Search code examples
pythonscikit-learnnlpcountvectorizer

How are "word boundaries" identified in Python sklearn CountVectorizer's analyzer parameter?


Python sklearn CountVectorizer has an "analyzer" parameter which has a "char_wb" option. According to the definition,

"Option ‘char_wb’ creates character n-grams only from text inside word boundaries; n-grams at the edges of words are padded with space.". 

My question here is, how does CountVectorizer identify a "word" from a string? More specifically, are "words" simply space-separated strings from a sentence, or are they identified by more complex techniques like word_tokenize from nltk?

The reason I ask this is that I am analyzing social media data which has a whole lot of @mentions and #hashtags. Now, nltk's word_tokenize breaks up a "@mention" into ["@", "mention], and a "#hashtag" into ["#", "hashtag"]. If I feed these into CountVectorizer with ngram_range > 1, the "#" and "@" will never be captured as features. Moreover, I want character n-grams (with char_wb) to capture "@m" and "#h" as features, which won't ever happen if CountVectorizer breaks up @mentions and #hashtags into ["@","mentions"] and ["#","hashtags"].

What do I do?


Solution

  • It seperates words by whitespace as you can see in the source code.

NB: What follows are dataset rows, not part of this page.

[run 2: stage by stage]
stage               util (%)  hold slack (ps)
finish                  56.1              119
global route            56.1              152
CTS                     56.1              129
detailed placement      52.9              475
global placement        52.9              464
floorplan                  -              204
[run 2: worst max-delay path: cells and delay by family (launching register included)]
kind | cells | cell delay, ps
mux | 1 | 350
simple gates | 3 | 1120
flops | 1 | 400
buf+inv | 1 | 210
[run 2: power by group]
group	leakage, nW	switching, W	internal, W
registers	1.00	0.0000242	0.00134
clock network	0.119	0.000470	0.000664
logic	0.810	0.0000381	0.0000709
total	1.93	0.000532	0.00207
## src/rtl/bypass_rx_slot_ctrl.sv

```systemverilog
// Slot allocator and flow controller for the raw-Ethernet bypass RX circular buffer.
// Hands out PMTU-sized slots, tracks unconsumed slots, and backpressures or drops on overflow.
module bypass_rx_slot_ctrl #(
  parameter int NUM_SLOTS    = 1024,
  parameter int SLOT_BYTES   = 4096,
  parameter int VADDR_BITS   = 48,
  parameter int LEN_BITS     = 28,
  parameter int DROP_ON_FULL = 0,
  localparam int IDX_BITS    = $clog2(NUM_SLOTS)
) (
  input  logic                  nclk,
  input  logic                  nresetn,
  input  logic                  cfg_valid,
  input  logic [VADDR_BITS-1:0] cfg_base,
  input  logic                  req_valid,
  output logic                  req_ready,
  input  logic [LEN_BITS-1:0]   req_len,
  output logic                  rsp_valid,
  input  logic                  rsp_ready,
  output logic [VADDR_BITS-1:0] rsp_vaddr,
  output logic [LEN_BITS-1:0]   rsp_len,
  output logic [IDX_BITS-1:0]   rsp_slot,
  output logic                  rsp_drop,
  input  logic                  free_valid,
  input  logic [IDX_BITS:0]     free_count,
  output logic [IDX_BITS:0]     occupancy,
  output logic                  full,
  output logic [31:0]           drop_count,
  output logic                  err_pulse
);

  localparam int SLOT_SHIFT = $clog2(SLOT_BYTES);

  typedef enum logic [1:0] {UNCFG, RUN, HOLD} state_t;

  state_t                  state_reg;
  logic [1:0]              rst_sync_reg;
  logic                    rst_n;
  logic [VADDR_BITS-1:0]   base_reg;
  logic [IDX_BITS-1:0]     wr_idx_reg;
  logic [IDX_BITS:0]       occupancy_reg;
  logic [VADDR_BITS-1:0]   rsp_vaddr_reg;
  logic [LEN_BITS-1:0]     rsp_len_reg;
  logic [IDX_BITS-1:0]     rsp_slot_reg;
  logic                    rsp_valid_reg;
  logic                    rsp_drop_reg;
  logic [31:0]             drop_count_reg;
  logic                    err_reg;

  logic                    full_now;
  logic                    accept;
  logic                    alloc;
  logic                    len_over;
  logic                    free_en;
  logic                    free_over;
  logic [IDX_BITS:0]       occ_sum;
  logic [IDX_BITS:0]       occupancy_next;
  logic [VADDR_BITS-1:0]   slot_offset;

  // Reset asserts immediately but releases synchronously to nclk.
  always_ff @(posedge nclk or negedge nresetn) begin
    if (!nresetn) rst_sync_reg <= 2'b00;
    else          rst_sync_reg <= {rst_sync_reg[0], 1'b1};
  end
  assign rst_n = rst_sync_reg[1];

  assign full_now  = (occupancy_reg == (IDX_BITS+1)'(NUM_SLOTS));
  assign req_ready = ((state_reg == RUN) || ((state_reg == HOLD) && rsp_ready))
                     && (!full_now || (DROP_ON_FULL != 0)) && !cfg_valid;
  assign accept    = req_valid && req_ready;
  assign alloc     = accept && !full_now;
  assign len_over  = (req_len > LEN_BITS'(SLOT_BYTES));
  assign free_en   = free_valid && (state_reg != UNCFG) && !cfg_valid;
  assign occ_sum   = occupancy_reg + (IDX_BITS+1)'(alloc);
  assign free_over = free_en && (free_count > occ_sum);
  assign slot_offset = VADDR_BITS'(wr_idx_reg) << SLOT_SHIFT;

  // Release is clamped against the post-allocation count.
  always_comb begin
    occupancy_next = occ_sum;
    if (free_en) begin
      if (free_over) occupancy_next = '0;
      else           occupancy_next = occ_sum - free_count;
    end
  end

  always_ff @(posedge nclk or negedge rst_n) begin
    if (!rst_n) begin
      state_reg      <= UNCFG;
      base_reg       <= '0;
      wr_idx_reg     <= '0;
      occupancy_reg  <= '0;
      rsp_valid_reg  <= 1'b0;
      rsp_vaddr_reg  <= '0;
      rsp_len_reg    <= '0;
      rsp_slot_reg   <= '0;
      rsp_drop_reg   <= 1'b0;
      drop_count_reg <= '0;
      err_reg        <= 1'b0;
    end else if (cfg_valid) begin
      state_reg     <= RUN;
      base_reg      <= cfg_base;
      wr_idx_reg    <= '0;
      occupancy_reg <= '0;
      rsp_valid_reg <= 1'b0;
      rsp_drop_reg  <= 1'b0;
      err_reg       <= 1'b0;
    end else begin
      err_reg       <= (accept && len_over) || free_over;
      occupancy_reg <= occupancy_next;
      if (accept) begin
        state_reg     <= HOLD;
        rsp_valid_reg <= 1'b1;
        rsp_vaddr_reg <= base_reg + slot_offset;
        rsp_slot_reg  <= wr_idx_reg;
        rsp_len_reg   <= len_over ? LEN_BITS'(SLOT_BYTES) : req_len;
        rsp_drop_reg  <= !alloc;
        if (alloc) begin
          wr_idx_reg <= wr_idx_reg + 1'b1;
        end else if (drop_count_reg != 32'hFFFF_FFFF) begin
          drop_count_reg <= drop_count_reg + 32'd1;
        end
      end else if ((state_reg == HOLD) && rsp_ready) begin
        state_reg     <= RUN;
        rsp_valid_reg <= 1'b0;
      end
    end
  end

  assign rsp_valid  = rsp_valid_reg;
  assign rsp_vaddr  = rsp_vaddr_reg;
  assign rsp_len    = rsp_len_reg;
  assign rsp_slot   = rsp_slot_reg;
  assign rsp_drop   = rsp_drop_reg;
  assign occupancy  = occupancy_reg;
  assign full       = full_now;
  assign drop_count = drop_count_reg;
  assign err_pulse  = err_reg;

endmodule
```

## config.mk

```make
export PLATFORM = sky130hd
export DESIGN_NAME = bypass_rx_slot_ctrl
export DESIGN_NICKNAME = d
export VERILOG_FILES = /design/src/rtl/bypass_rx_slot_ctrl.sv
export SDC_FILE = /design/constraint.sdc
export NUM_CORES = 1
export LEC_CHECK = 0
export BUFFER_PORTS_ARGS = -buffer_cell sky130_fd_sc_hd__buf_4
export CORE_MARGIN = 5
export CORE_UTILIZATION = 30
export CTS_CLUSTER_SIZE = 8
export DETAILED_ROUTE_END_ITERATION = 8
export PLACE_DENSITY_LB_ADDON = 0.08
export SLEW_MARGIN = 0
export SYNTH_ARGS = -nofsm -noshare
export SYNTH_HDL_FRONTEND = slang
export SYNTH_SLANG_ARGS = --single-unit
```

## constraint.sdc

```tcl
create_clock -name nclk -period 9.2 [get_ports nclk]
set_input_delay 2.3 -clock nclk [delete_from_list [all_inputs] [get_ports nclk]]
set_output_delay 2.3 -clock nclk [all_outputs]
set_load 0.02 [all_outputs]
```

    def _char_wb_ngrams(self, text_document):
        """Whitespace sensitive char-n-gram tokenization.
        Tokenize text_document into a sequence of character n-grams
        operating only inside word boundaries. n-grams at the edges
        of words are padded with space."""
        # normalize white spaces
        text_document = self._white_spaces.sub(" ", text_document)
    
        min_n, max_n = self.ngram_range
        ngrams = []
    
        # bind method outside of loop to reduce overhead
        ngrams_append = ngrams.append
    
    
        for w in text_document.split():
            w = ' ' + w + ' '
            w_len = len(w)
            for n in range(min_n, max_n + 1):
                offset = 0
                ngrams_append(w[offset:offset + n])
                while offset + n < w_len:
                    offset += 1
                    ngrams_append(w[offset:offset + n])
                if offset == 0:   # count a short word (w_len < n) only once
                    break
        return ngrams
    

    text_document.split() splits by whitespace.